Oakland’s Kaleen Carimbocas,

a fellow east coast transplant, is a smiling faced, approachable woman with fierce dreams.  She is currently working as a Research Associate at USF’s Center for Child and Family Development where she comes up with research topics, plans of execution and studies what is important for the clients they serve.

The Center for Child and Family Development

services public schools in San Francisco and takes place at Mercy High school. The program entails trying to figure out what is going on for the child in the classroom and keeping them from excelling. Often, this process involves the family, as the model is really a school based family counseling model. In this way, Kaleen says, they can make sure the parents have what they need, the children are given opportunities to succeed, and any obstacles that are contributing to them suffering academically, can be addressed. A solution may be as simple as re-seating them in the classroom. The Center also works with the teachers and principals of schools, getting everyone involved in a holistic effort to aid the student.

Some commonalities Kaleen found included that most families are at a disadvantage because of their level of wealth. Often, basic needs are not being met. She mentioned that thankfully, a lot of people are now starting to understand that it’s not just about how the teacher does and how the school works- it is about what is going on at home too. There is also sometimes a language barrier.

The Center also holds conferences to let other schools know they exist and can be of service to them, as it is open to all San Francisco Schools. They provide Parent Group Therapy as well.

Kaleen is passionate about this work. She says it is really important work, to have the kids have someone to talk to outside of home, because (often) they do think they are to blame and are bad.

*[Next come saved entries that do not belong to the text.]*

==> config.mk <==
export PLATFORM = sky130hd
export DESIGN_NAME = page_bitmap_allocator_core
export DESIGN_NICKNAME = d
export VERILOG_FILES = /design/src/hdl/pba_pkg.sv /design/src/hdl/pba_ram.sv /design/src/hdl/pba_locate.sv /design/src/hdl/page_bitmap_allocator_core.sv
export SDC_FILE = /design/constraint.sdc
export NUM_CORES = 2
export LEC_CHECK = 0
export BUFFER_PORTS_ARGS = -buffer_cell sky130_fd_sc_hd__buf_2
export CAP_MARGIN = 5
export CORE_ASPECT_RATIO = 0.8
export CORE_MARGIN = 3
export CORE_UTILIZATION = 40
export CTS_BUF_LIST = sky130_fd_sc_hd__clkbuf_2
export DETAILED_ROUTE_END_ITERATION = 8
export MAX_ROUTING_LAYER = met4
export PLACE_DENSITY = 0.64
export SLEW_MARGIN = 25
export SYNTH_ARGS = -nofsm -noshare
export SYNTH_HDL_FRONTEND = slang
export SYNTH_SLANG_ARGS = --single-unit
export TNS_END_PERCENT = 5
==> constraint.sdc <==
create_clock -name clock -period 12.73 [get_ports clock]
set_input_delay 0.6365 -clock clock [delete_from_list [all_inputs] [get_ports clock]]
set_output_delay 0.6365 -clock clock [all_outputs]
set_load 0.005 [all_outputs]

Kaleen is currently earning her

Counseling Psych and Marriage and Family Therapy

License and Masters at USF. Recently, the program has shifted to encompass a multicultural approach, as they have realized that cultural competence is essential to be able to work with diverse populations. The program is now a 70-unit program when it was previously a 40-unit program. California is one of the most progressive states in the country, when it comes to mental health. The state holds the bar high for mental health professionals and the individuals that want to become service providers, educators and professionals in the field, have to be extremely driven and passionate.

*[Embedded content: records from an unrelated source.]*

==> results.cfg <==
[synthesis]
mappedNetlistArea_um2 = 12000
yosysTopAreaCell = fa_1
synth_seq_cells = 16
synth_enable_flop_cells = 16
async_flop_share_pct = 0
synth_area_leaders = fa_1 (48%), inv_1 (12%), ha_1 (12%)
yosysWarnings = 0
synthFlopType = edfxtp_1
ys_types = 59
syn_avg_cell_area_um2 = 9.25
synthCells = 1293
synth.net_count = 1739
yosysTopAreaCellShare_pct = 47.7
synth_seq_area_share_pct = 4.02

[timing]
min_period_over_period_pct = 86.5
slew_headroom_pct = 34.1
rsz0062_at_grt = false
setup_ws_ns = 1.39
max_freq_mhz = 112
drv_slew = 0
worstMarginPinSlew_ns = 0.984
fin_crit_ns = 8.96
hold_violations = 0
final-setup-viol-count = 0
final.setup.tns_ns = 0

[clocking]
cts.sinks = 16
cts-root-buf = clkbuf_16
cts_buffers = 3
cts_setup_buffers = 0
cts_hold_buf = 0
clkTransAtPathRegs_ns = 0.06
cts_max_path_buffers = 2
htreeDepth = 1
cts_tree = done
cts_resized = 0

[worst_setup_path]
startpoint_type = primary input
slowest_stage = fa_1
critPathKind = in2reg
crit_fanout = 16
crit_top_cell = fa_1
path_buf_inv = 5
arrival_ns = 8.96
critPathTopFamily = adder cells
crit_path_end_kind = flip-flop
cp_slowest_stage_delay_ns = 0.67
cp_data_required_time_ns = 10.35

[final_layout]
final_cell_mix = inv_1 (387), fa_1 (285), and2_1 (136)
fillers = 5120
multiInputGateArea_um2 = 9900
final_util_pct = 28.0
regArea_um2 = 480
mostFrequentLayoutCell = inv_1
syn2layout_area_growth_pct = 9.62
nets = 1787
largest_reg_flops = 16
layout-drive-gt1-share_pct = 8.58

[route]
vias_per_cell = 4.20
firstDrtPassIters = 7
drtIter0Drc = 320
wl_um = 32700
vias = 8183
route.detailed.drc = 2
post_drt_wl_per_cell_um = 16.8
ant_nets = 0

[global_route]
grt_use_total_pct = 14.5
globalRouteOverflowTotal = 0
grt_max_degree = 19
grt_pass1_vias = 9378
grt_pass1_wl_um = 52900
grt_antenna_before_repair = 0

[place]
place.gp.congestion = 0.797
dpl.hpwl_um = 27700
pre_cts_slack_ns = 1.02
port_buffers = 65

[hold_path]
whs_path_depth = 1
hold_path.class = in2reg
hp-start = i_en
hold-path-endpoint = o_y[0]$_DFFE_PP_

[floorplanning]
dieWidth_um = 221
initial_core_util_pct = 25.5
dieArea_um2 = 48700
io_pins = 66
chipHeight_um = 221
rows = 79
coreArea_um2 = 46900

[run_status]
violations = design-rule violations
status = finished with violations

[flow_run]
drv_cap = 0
**src/pidc_pkg.sv**
```systemverilog
// Shared types, control codes and saturation helper for the PID controller.
package pidc_pkg;

    // Configuration register indexes
    localparam int unsigned REG_IDX_W = 3;
    localparam logic [REG_IDX_W-1:0] REG_GAIN_P       = 3'd0;
    localparam logic [REG_IDX_W-1:0] REG_GAIN_I       = 3'd1;
    localparam logic [REG_IDX_W-1:0] REG_GAIN_D       = 3'd2;
    localparam logic [REG_IDX_W-1:0] REG_SETPOINT     = 3'd3;
    localparam logic [REG_IDX_W-1:0] REG_INTEGRAL_MAX = 3'd4;
    localparam logic [REG_IDX_W-1:0] REG_INTEGRAL_MIN = 3'd5;
    localparam int unsigned ADDR_W = 5;

    // Datapath operations, one per microcode step
    localparam int unsigned OP_W = 4;
    localparam logic [OP_W-1:0] OP_NOP   = 4'd0;
    localparam logic [OP_W-1:0] OP_WAIT  = 4'd1;   // take a sample beat
    localparam logic [OP_W-1:0] OP_ERR   = 4'd2;   // error, elapsed ticks
    localparam logic [OP_W-1:0] OP_INT   = 4'd3;   // integral clamp, error delta
    localparam logic [OP_W-1:0] OP_MULT  = 4'd4;   // delta * ticks per second
    localparam logic [OP_W-1:0] OP_DIVGO = 4'd5;   // launch divider
    localparam logic [OP_W-1:0] OP_DERIV = 4'd6;   // derivative from quotient
    localparam logic [OP_W-1:0] OP_DZERO = 4'd7;   // derivative forced to zero
    localparam logic [OP_W-1:0] OP_MULP  = 4'd8;   // gain_p * error
    localparam logic [OP_W-1:0] OP_MULI  = 4'd9;   // gain_i * integral
    localparam logic [OP_W-1:0] OP_MULD  = 4'd10;  // gain_d * derivative
    localparam logic [OP_W-1:0] OP_ADDL  = 4'd11;  // fold last product
    localparam logic [OP_W-1:0] OP_OUT   = 4'd12;  // load result register

    // Operation handed from sequencer to datapath
    typedef struct packed {
        logic [OP_W-1:0] op;
    } ctl_t;

    // Status fed back to the sequencer's jump logic
    typedef struct packed {
        logic in_acc;
        logic out_free;
        logic el_zero;
        logic div_busy;
    } sts_t;

    // Configuration register file contents
    typedef struct packed {
        logic signed [31:0] gain_p;
        logic signed [31:0] gain_i;
        logic signed [31:0] gain_d;
        logic signed [31:0] setpoint;
        logic signed [31:0] integral_max;
        logic signed [31:0] integral_min;
    } cfg_t;

    typedef struct packed {
        logic               clip;
        logic signed [31:0] val;
    } sat_t;

    localparam logic signed [65:0] Q_MAX = 66'sd2147483647;
    localparam logic signed [65:0] Q_MIN = -66'sd2147483648;

    // Clip a wide signed value to the 32-bit range
    function automatic sat_t sat_q(input logic signed [65:0] v);
        sat_t r;
        if (v > Q_MAX)
        begin
            r.clip = 1'b1;
            r.val  = 32'sh7FFF_FFFF;
        end
        else if (v < Q_MIN)
        begin
            r.clip = 1'b1;
            r.val  = 32'sh8000_0000;
        end
        else
        begin
            r.clip = 1'b0;
            r.val  = v[31:0];
        end
        return r;
    endfunction

endpackage

```
**src/pidc_if.sv**
```systemverilog
// Valid/ready channel interfaces for samples in and drive results out.
interface pidc_in_if;
    logic               valid;
    logic               ready;
    logic signed [31:0] measured;
    logic        [31:0] tick_ms;

    modport source (output valid, output measured, output tick_ms, input ready);
    modport sink   (input valid, input measured, input tick_ms, output ready);
endinterface

interface pidc_out_if;
    logic               valid;
    logic               ready;
    logic signed [31:0] drive;
    logic               saturated;

    modport source (output valid, output drive, output saturated, input ready);
    modport sink   (input valid, input drive, input saturated, output ready);
endinterface

```
**src/pid_controller_clamped_integral_unit.sv**
```systemverilog
// PID controller top level: APB register file, sequencer and datapath.
//
// Usage:
//   sample channel takes one beat per control step: measured (signed Q16.16)
//   and tick_ms (free-running millisecond count). result channel returns one
//   beat per sample: drive (signed Q16.16) and saturated (clip flag).
//   Registers gain_p, gain_i, gain_d, setpoint, integral_max, integral_min
//   sit at byte addresses 0x00..0x14; write them only while no sample is
//   in flight.
// Operation:
//   One sample is processed at a time. With ticks elapsed, the derivative
//   goes through the bit-serial divider, whose dividend is NUM_W =
//   32 + clog2(TICKS_PER_SECOND + 1) bits wide. With no ticks elapsed the
//   divide is skipped.
// Reset clears the integral, previous error and previous tick, loads the
//   register defaults and drops result valid. A stalled result is held in
//   the output register; the next sample is still taken and processed, and
//   its result waits until the pending beat is taken.
module pid_controller_clamped_integral_unit #(
    parameter int unsigned TICKS_PER_SECOND = 1000
) (
    input  logic                        clk,
    input  logic                        rst_n,
    pidc_in_if.sink                     sample,
    pidc_out_if.source                  result,
    input  logic                        psel,
    input  logic                        penable,
    input  logic                        pwrite,
    input  logic [pidc_pkg::ADDR_W-1:0] paddr,
    input  logic [31:0]                 pwdata,
    output logic [31:0]                 prdata,
    output logic                        pready
);
    import pidc_pkg::*;

    cfg_t                 cfg_reg;
    logic                 wr_en;
    logic [REG_IDX_W-1:0] reg_idx;
    ctl_t                 ctl;
    sts_t                 sts;

    assign pready  = 1'b1;
    assign wr_en   = psel && penable && pwrite && pready;
    assign reg_idx = paddr[ADDR_W-1:2];

    // Register writes; unknown indexes ignored
    always_ff @(posedge clk or negedge rst_n)
    begin
        if (!rst_n)
        begin
            cfg_reg.gain_p       <= '0;
            cfg_reg.gain_i       <= '0;
            cfg_reg.gain_d       <= '0;
            cfg_reg.setpoint     <= '0;
            cfg_reg.integral_max <= 32'sh7FFF_FFFF;
            cfg_reg.integral_min <= 32'sh8000_0000;
        end
        else if (wr_en)
        begin
            unique case (reg_idx)
                REG_GAIN_P:       cfg_reg.gain_p       <= pwdata;
                REG_GAIN_I:       cfg_reg.gain_i       <= pwdata;
                REG_GAIN_D:       cfg_reg.gain_d       <= pwdata;
                REG_SETPOINT:     cfg_reg.setpoint     <= pwdata;
                REG_INTEGRAL_MAX: cfg_reg.integral_max <= pwdata;
                REG_INTEGRAL_MIN: cfg_reg.integral_min <= pwdata;
                default:
                begin
                end
            endcase
        end
    end

    // Register readback
    always_comb
    begin
        unique case (reg_idx)
            REG_GAIN_P:       prdata = cfg_reg.gain_p;
            REG_GAIN_I:       prdata = cfg_reg.gain_i;
            REG_GAIN_D:       prdata = cfg_reg.gain_d;
            REG_SETPOINT:     prdata = cfg_reg.setpoint;
            REG_INTEGRAL_MAX: prdata = cfg_reg.integral_max;
            REG_INTEGRAL_MIN: prdata = cfg_reg.integral_min;
            default:          prdata = '0;
        endcase
    end

    pidc_seq u_seq (
        .clk   (clk),
        .rst_n (rst_n),
        .sts   (sts),
        .ctl   (ctl)
    );

    pidc_dp #(.TICKS_PER_SECOND(TICKS_PER_SECOND)) u_dp (
        .clk    (clk),
        .rst_n  (rst_n),
        .ctl    (ctl),
        .cfg    (cfg_reg),
        .sts    (sts),
        .sample (sample),
        .result (result)
    );

endmodule

```
**src/pidc_div.sv**
```systemverilog
// Restoring unsigned divider, one quotient bit per cycle.
module pidc_div #(
    parameter int unsigned NUM_W = 42
) (
    input  logic             clk,
    input  logic             rst_n,
    input  logic             start,
    input  logic [NUM_W-1:0] num,
    input  logic [31:0]      den,
    output logic             busy,
    output logic [NUM_W-1:0] quo
);
    localparam int unsigned CNT_W = $clog2(NUM_W + 1);

    logic [CNT_W-1:0] cnt_reg;
    logic [CNT_W-1:0] cnt_next;
    logic [31:0]      rem_reg;
    logic [31:0]      rem_next;
    logic [NUM_W-1:0] dvd_reg;
    logic [NUM_W-1:0] dvd_next;
    logic [31:0]      den_reg;
    logic [32:0]      trial;
    logic             qbit;

    // Shift in next dividend bit and trial subtract
    always_comb
    begin
        trial    = {rem_reg, dvd_reg[NUM_W-1]};
        qbit     = (trial >= {1'b0, den_reg});
        rem_next = qbit ? 32'(trial - {1'b0, den_reg}) : trial[31:0];
        dvd_next = {dvd_reg[NUM_W-2:0], qbit};
        cnt_next = cnt_reg - CNT_W'(1);
    end

    // Iteration counter
    always_ff @(posedge clk or negedge rst_n)
    begin
        if (!rst_n)
            cnt_reg <= '0;
        else if (start)
            cnt_reg <= CNT_W'(NUM_W);
        else if (busy)
            cnt_reg <= cnt_next;
    end

    // Remainder and quotient shift register
    always_ff @(posedge clk)
    begin
        if (start)
        begin
            rem_reg <= '0;
            dvd_reg <= num;
            den_reg <= den;
        end
        else if (busy)
        begin
            rem_reg <= rem_next;
            dvd_reg <= dvd_next;
        end
    end

    assign busy = (cnt_reg != '0);
    assign quo  = dvd_reg;

    a_start_busy: assert property (@(posedge clk) disable iff (!rst_n) start |=> busy)
        else $error("divider not busy after start");

endmodule

```
**src/pidc_seq.sv**
```systemverilog
// Microcode sequencer: program ROM, step counter and conditional jumps.
module pidc_seq (
    input  logic           clk,
    input  logic           rst_n,
    input  pidc_pkg::sts_t sts,
    output pidc_pkg::ctl_t ctl
);
    import pidc_pkg::*;

    localparam int unsigned PC_W = 4;
    localparam int unsigned ROM_DEPTH = 1 << PC_W;

    // Jump conditions: jump to target when true, else step on
    localparam logic [2:0] C_NEXT     = 3'd0;
    localparam logic [2:0] C_ALWAYS   = 3'd1;
    localparam logic [2:0] C_NO_IN    = 3'd2;
    localparam logic [2:0] C_OUT_FULL = 3'd3;
    localparam logic [2:0] C_EL_ZERO  = 3'd4;
    localparam logic [2:0] C_DIV_BUSY = 3'd5;

    typedef struct packed {
        logic [OP_W-1:0] op;
        logic [2:0]      cond;
        logic [PC_W-1:0] target;
    } uword_t;

    // Control store
    localparam uword_t ROM [ROM_DEPTH] = '{
        '{OP_WAIT,  C_NO_IN,    4'd0},   // 0: wait for a sample
        '{OP_ERR,   C_NEXT,     4'd0},   // 1
        '{OP_INT,   C_NEXT,     4'd0},   // 2
        '{OP_MULT,  C_EL_ZERO,  4'd7},   // 3: skip divide if no ticks passed
        '{OP_DIVGO, C_NEXT,     4'd0},   // 4
        '{OP_NOP,   C_DIV_BUSY, 4'd5},   // 5: spin on divider
        '{OP_DERIV, C_ALWAYS,   4'd8},   // 6
        '{OP_DZERO, C_NEXT,     4'd0},   // 7
        '{OP_MULP,  C_NEXT,     4'd0},   // 8
        '{OP_MULI,  C_NEXT,     4'd0},   // 9
        '{OP_MULD,  C_NEXT,     4'd0},   // 10
        '{OP_ADDL,  C_NEXT,     4'd0},   // 11
        '{OP_OUT,   C_OUT_FULL, 4'd12},  // 12: hold until result slot frees
        '{OP_NOP,   C_ALWAYS,   4'd0},   // 13
        '{OP_NOP,   C_ALWAYS,   4'd0},
        '{OP_NOP,   C_ALWAYS,   4'd0}
    };

    logic [PC_W-1:0] pc_reg;
    logic [PC_W-1:0] pc_next;
    uword_t          uw;
    logic            take;

    // Next step selection
    always_comb
    begin
        uw = ROM[pc_reg];
        unique case (uw.cond)
            C_NEXT:     take = 1'b0;
            C_ALWAYS:   take = 1'b1;
            C_NO_IN:    take = !sts.in_acc;
            C_OUT_FULL: take = !sts.out_free;
            C_EL_ZERO:  take = sts.el_zero;
            C_DIV_BUSY: take = sts.div_busy;
            default:    take = 1'b1;
        endcase
        pc_next = take ? uw.target : pc_reg + PC_W'(1);
        ctl.op  = uw.op;
    end

    always_ff @(posedge clk or negedge rst_n)
    begin
        if (!rst_n)
            pc_reg <= '0;
        else
            pc_reg <= pc_next;
    end

endmodule

```
**src/pidc_dp.sv**
```systemverilog
// PID datapath: working registers, shared multiplier, divider, result register.
module pidc_dp #(
    parameter int unsigned TICKS_PER_SECOND = 1000
) (
    input  logic           clk,
    input  logic           rst_n,
    input  pidc_pkg::ctl_t ctl,
    input  pidc_pkg::cfg_t cfg,
    output pidc_pkg::sts_t sts,
    pidc_in_if.sink        sample,
    pidc_out_if.source     result
);
    import pidc_pkg::*;

    localparam int unsigned TPS_W = $clog2(TICKS_PER_SECOND + 1);
    localparam int unsigned NUM_W = 32 + TPS_W;
    localparam logic signed [32:0] TPS_S = 33'(TICKS_PER_SECOND);

    // Control-state registers
    logic signed [31:0] acc_reg;
    logic signed [31:0] perr_reg;
    logic        [31:0] ptick_reg;
    logic               out_valid_reg;

    // Working registers
    logic signed [31:0] meas_reg;
    logic        [31:0] tick_reg;
    logic signed [31:0] err_reg;
    logic        [31:0] el_reg;
    logic signed [32:0] diff_reg;
    logic signed [31:0] deriv_reg;
    logic signed [65:0] prod_reg;
    logic signed [65:0] total_reg;
    logic               clip_reg;
    logic signed [31:0] drive_reg;
    logic               sat_reg;

    logic signed [32:0] err_diff;
    sat_t               err_sat;
    logic signed [32:0] int_sum;
    logic signed [31:0] acc_next;
    logic signed [32:0] mul_a;
    logic signed [32:0] mul_b;
    logic signed [65:0] mul_p;
    logic signed [65:0] prod_abs;
    logic signed [NUM_W:0] q_mag;
    logic signed [NUM_W:0] q_sgn;
    sat_t               deriv_sat;
    sat_t               drive_sat;
    logic               in_acc;
    logic               out_free;
    logic               div_start;
    logic               div_busy;
    logic [NUM_W-1:0]   div_quo;

    // Handshake decode
    assign in_acc   = (ctl.op == OP_WAIT) && sample.valid;
    assign out_free = !out_valid_reg || result.ready;
    assign div_start = (ctl.op == OP_DIVGO);

    assign sample.ready     = (ctl.op == OP_WAIT);
    assign result.valid     = out_valid_reg;
    assign result.drive     = drive_reg;
    assign result.saturated = sat_reg;

    assign sts.in_acc   = in_acc;
    assign sts.out_free = out_free;
    assign sts.el_zero  = (el_reg == '0);
    assign sts.div_busy = div_busy;

    // Error, integral clamp, derivative and drive saturation
    always_comb
    begin
        err_diff = 33'(cfg.setpoint) - 33'(meas_reg);
        err_sat  = sat_q(66'(err_diff));
        int_sum  = 33'(acc_reg) + 33'(err_reg);
        if (int_sum > 33'(cfg.integral_max))
            acc_next = cfg.integral_max;
        else if (int_sum < 33'(cfg.integral_min))
            acc_next = cfg.integral_min;
        else
            acc_next = int_sum[31:0];
        prod_abs  = prod_reg[65] ? -prod_reg : prod_reg;
        q_mag     = $signed({1'b0, div_quo});
        q_sgn     = prod_reg[65] ? -q_mag : q_mag;
        deriv_sat = sat_q(66'(q_sgn));
        drive_sat = sat_q(total_reg >>> 16);
    end

    // Shared multiplier operand select
    always_comb
    begin
        unique case (ctl.op)
            OP_MULT:
            begin
                mul_a = diff_reg;
                mul_b = TPS_S;
            end
            OP_MULP:
            begin
                mul_a = 33'(cfg.gain_p);
                mul_b = 33'(err_reg);
            end
            OP_MULI:
            begin
                mul_a = 33'(cfg.gain_i);
                mul_b = 33'(acc_reg);
            end
            OP_MULD:
            begin
                mul_a = 33'(cfg.gain_d);
                mul_b = 33'(deriv_reg);
            end
            default:
            begin
                mul_a = '0;
                mul_b = '0;
            end
        endcase
        mul_p = mul_a * mul_b;
    end

    pidc_div #(.NUM_W(NUM_W)) u_div (
        .clk   (clk),
        .rst_n (rst_n),
        .start (div_start),
        .num   (prod_abs[NUM_W-1:0]),
        .den   (el_reg),
        .busy  (div_busy),
        .quo   (div_quo)
    );

    // Controller state and result valid
    always_ff @(posedge clk or negedge rst_n)
    begin
        if (!rst_n)
        begin
            acc_reg       <= '0;
            perr_reg      <= '0;
            ptick_reg     <= '0;
            out_valid_reg <= 1'b0;
        end
        else
        begin
            if (ctl.op == OP_INT)
            begin
                acc_reg   <= acc_next;
                perr_reg  <= err_reg;
                ptick_reg <= tick_reg;
            end
            if (ctl.op == OP_OUT && out_free)
                out_valid_reg <= 1'b1;
            else if (result.ready)
                out_valid_reg <= 1'b0;
        end
    end

    // Working registers, one operation per step
    always_ff @(posedge clk)
    begin
        unique case (ctl.op)
            OP_WAIT:
            begin
                if (sample.valid)
                begin
                    meas_reg <= sample.measured;
                    tick_reg <= sample.tick_ms;
                end
            end
            OP_ERR:
            begin
                err_reg  <= err_sat.val;
                clip_reg <= err_sat.clip;
                el_reg   <= tick_reg - ptick_reg;
            end
            OP_INT:
                diff_reg <= 33'(err_reg) - 33'(perr_reg);
            OP_MULT:
                prod_reg <= mul_p;
            OP_DERIV:
            begin
                deriv_reg <= deriv_sat.val;
                clip_reg  <= clip_reg | deriv_sat.clip;
            end
            OP_DZERO:
                deriv_reg <= '0;
            OP_MULP:
            begin
                prod_reg  <= mul_p;
                total_reg <= '0;
            end
            OP_MULI, OP_MULD:
            begin
                prod_reg  <= mul_p;
                total_reg <= total_reg + prod_reg;
            end
            OP_ADDL:
                total_reg <= total_reg + prod_reg;
            OP_OUT:
            begin
                if (out_free)
                begin
                    drive_reg <= drive_sat.val;
                    sat_reg   <= clip_reg | drive_sat.clip;
                end
            end
            default:
            begin
            end
        endcase
    end

    a_int_clamp: assert property (@(posedge clk) disable iff (!rst_n)
        (ctl.op == OP_INT && cfg.integral_min <= cfg.integral_max)
        |=> (acc_reg <= cfg.integral_max && acc_reg >= cfg.integral_min))
        else $error("integral outside clamp limits");

    a_out_hold: assert property (@(posedge clk) disable iff (!rst_n)
        (out_valid_reg && !result.ready) |=> ($stable(drive_reg) && $stable(sat_reg)))
        else $error("pending result overwritten");

    a_idle_div: assert property (@(posedge clk) disable iff (!rst_n)
        sample.ready |-> !div_busy)
        else $error("divider busy while taking a sample");

endmodule
```
**src/flat_wrapper.sv**
```systemverilog
// flat-port wrapper written by rule: the top's interface ports become plain ports
module pid_controller_clamped_integral_unit_flat import pidc_pkg::*;
#(
    parameter int unsigned TICKS_PER_SECOND = 1000
)
  (clk, rst_n, psel, penable, pwrite, paddr, pwdata, prdata, pready, sample_valid, sample_measured, sample_tick_ms, sample_ready, result_valid, result_drive, result_saturated, result_ready);
  pidc_in_if sample_i ();
  pidc_out_if result_i ();
  input  logic clk;
  input  logic rst_n;
  input  logic psel;
  input  logic penable;
  input  logic pwrite;
  input  logic [pidc_pkg::ADDR_W-1:0] paddr;
  input  logic [31:0] pwdata;
  output logic [31:0] prdata;
  output logic pready;
  input wire logic [$bits(sample_i.valid)-1:0] sample_valid;
  input wire logic [$bits(sample_i.measured)-1:0] sample_measured;
  input wire logic [$bits(sample_i.tick_ms)-1:0] sample_tick_ms;
  output wire logic [$bits(sample_i.ready)-1:0] sample_ready;
  output wire logic [$bits(result_i.valid)-1:0] result_valid;
  output wire logic [$bits(result_i.drive)-1:0] result_drive;
  output wire logic [$bits(result_i.saturated)-1:0] result_saturated;
  input wire logic [$bits(result_i.ready)-1:0] result_ready;
  assign sample_i.valid = sample_valid;
  assign sample_i.measured = sample_measured;
  assign sample_i.tick_ms = sample_tick_ms;
  assign sample_ready = sample_i.ready;
  assign result_valid = result_i.valid;
  assign result_drive = result_i.drive;
  assign result_saturated = result_i.saturated;
  assign result_i.ready = result_ready;
  pid_controller_clamped_integral_unit #(.TICKS_PER_SECOND(TICKS_PER_SECOND)) u_core (.clk(clk), .rst_n(rst_n), .sample(sample_i), .result(result_i), .psel(psel), .penable(penable), .pwrite(pwrite), .paddr(paddr), .pwdata(pwdata), .prdata(prdata), .pready(pready));
endmodule
```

Kaleen is in the first year of a three-year program and talking about working on getting published. She nonchalantly tells me that she has been invited to present in Washington DC, at

APA

on

Black Women in Psychology.

This is a huge deal! APA is what funds psychology in this nation! For her to get invited to present her research is impressive, yet Kaleen says to me, like she is ordering a latte, this world only happens to listen to research that is empirical and in a collegiate environment. I am in that environment, and I can speak to the huge concerns of mental health of black women. Research will then give black women representation in psychology that they don’t have, as it is a very under researched area. In very small ways we are trying to change that. I want to be one of those women.

USF PsychKaleen tells me that she sees change happening in two ways: counseling will bring people to her to express themselves and she will be able to give voice to more black women.  In their opening up and telling her about challenges and supports that they need, this will hopefully combat the view that a lot of minority populations have of mental health services.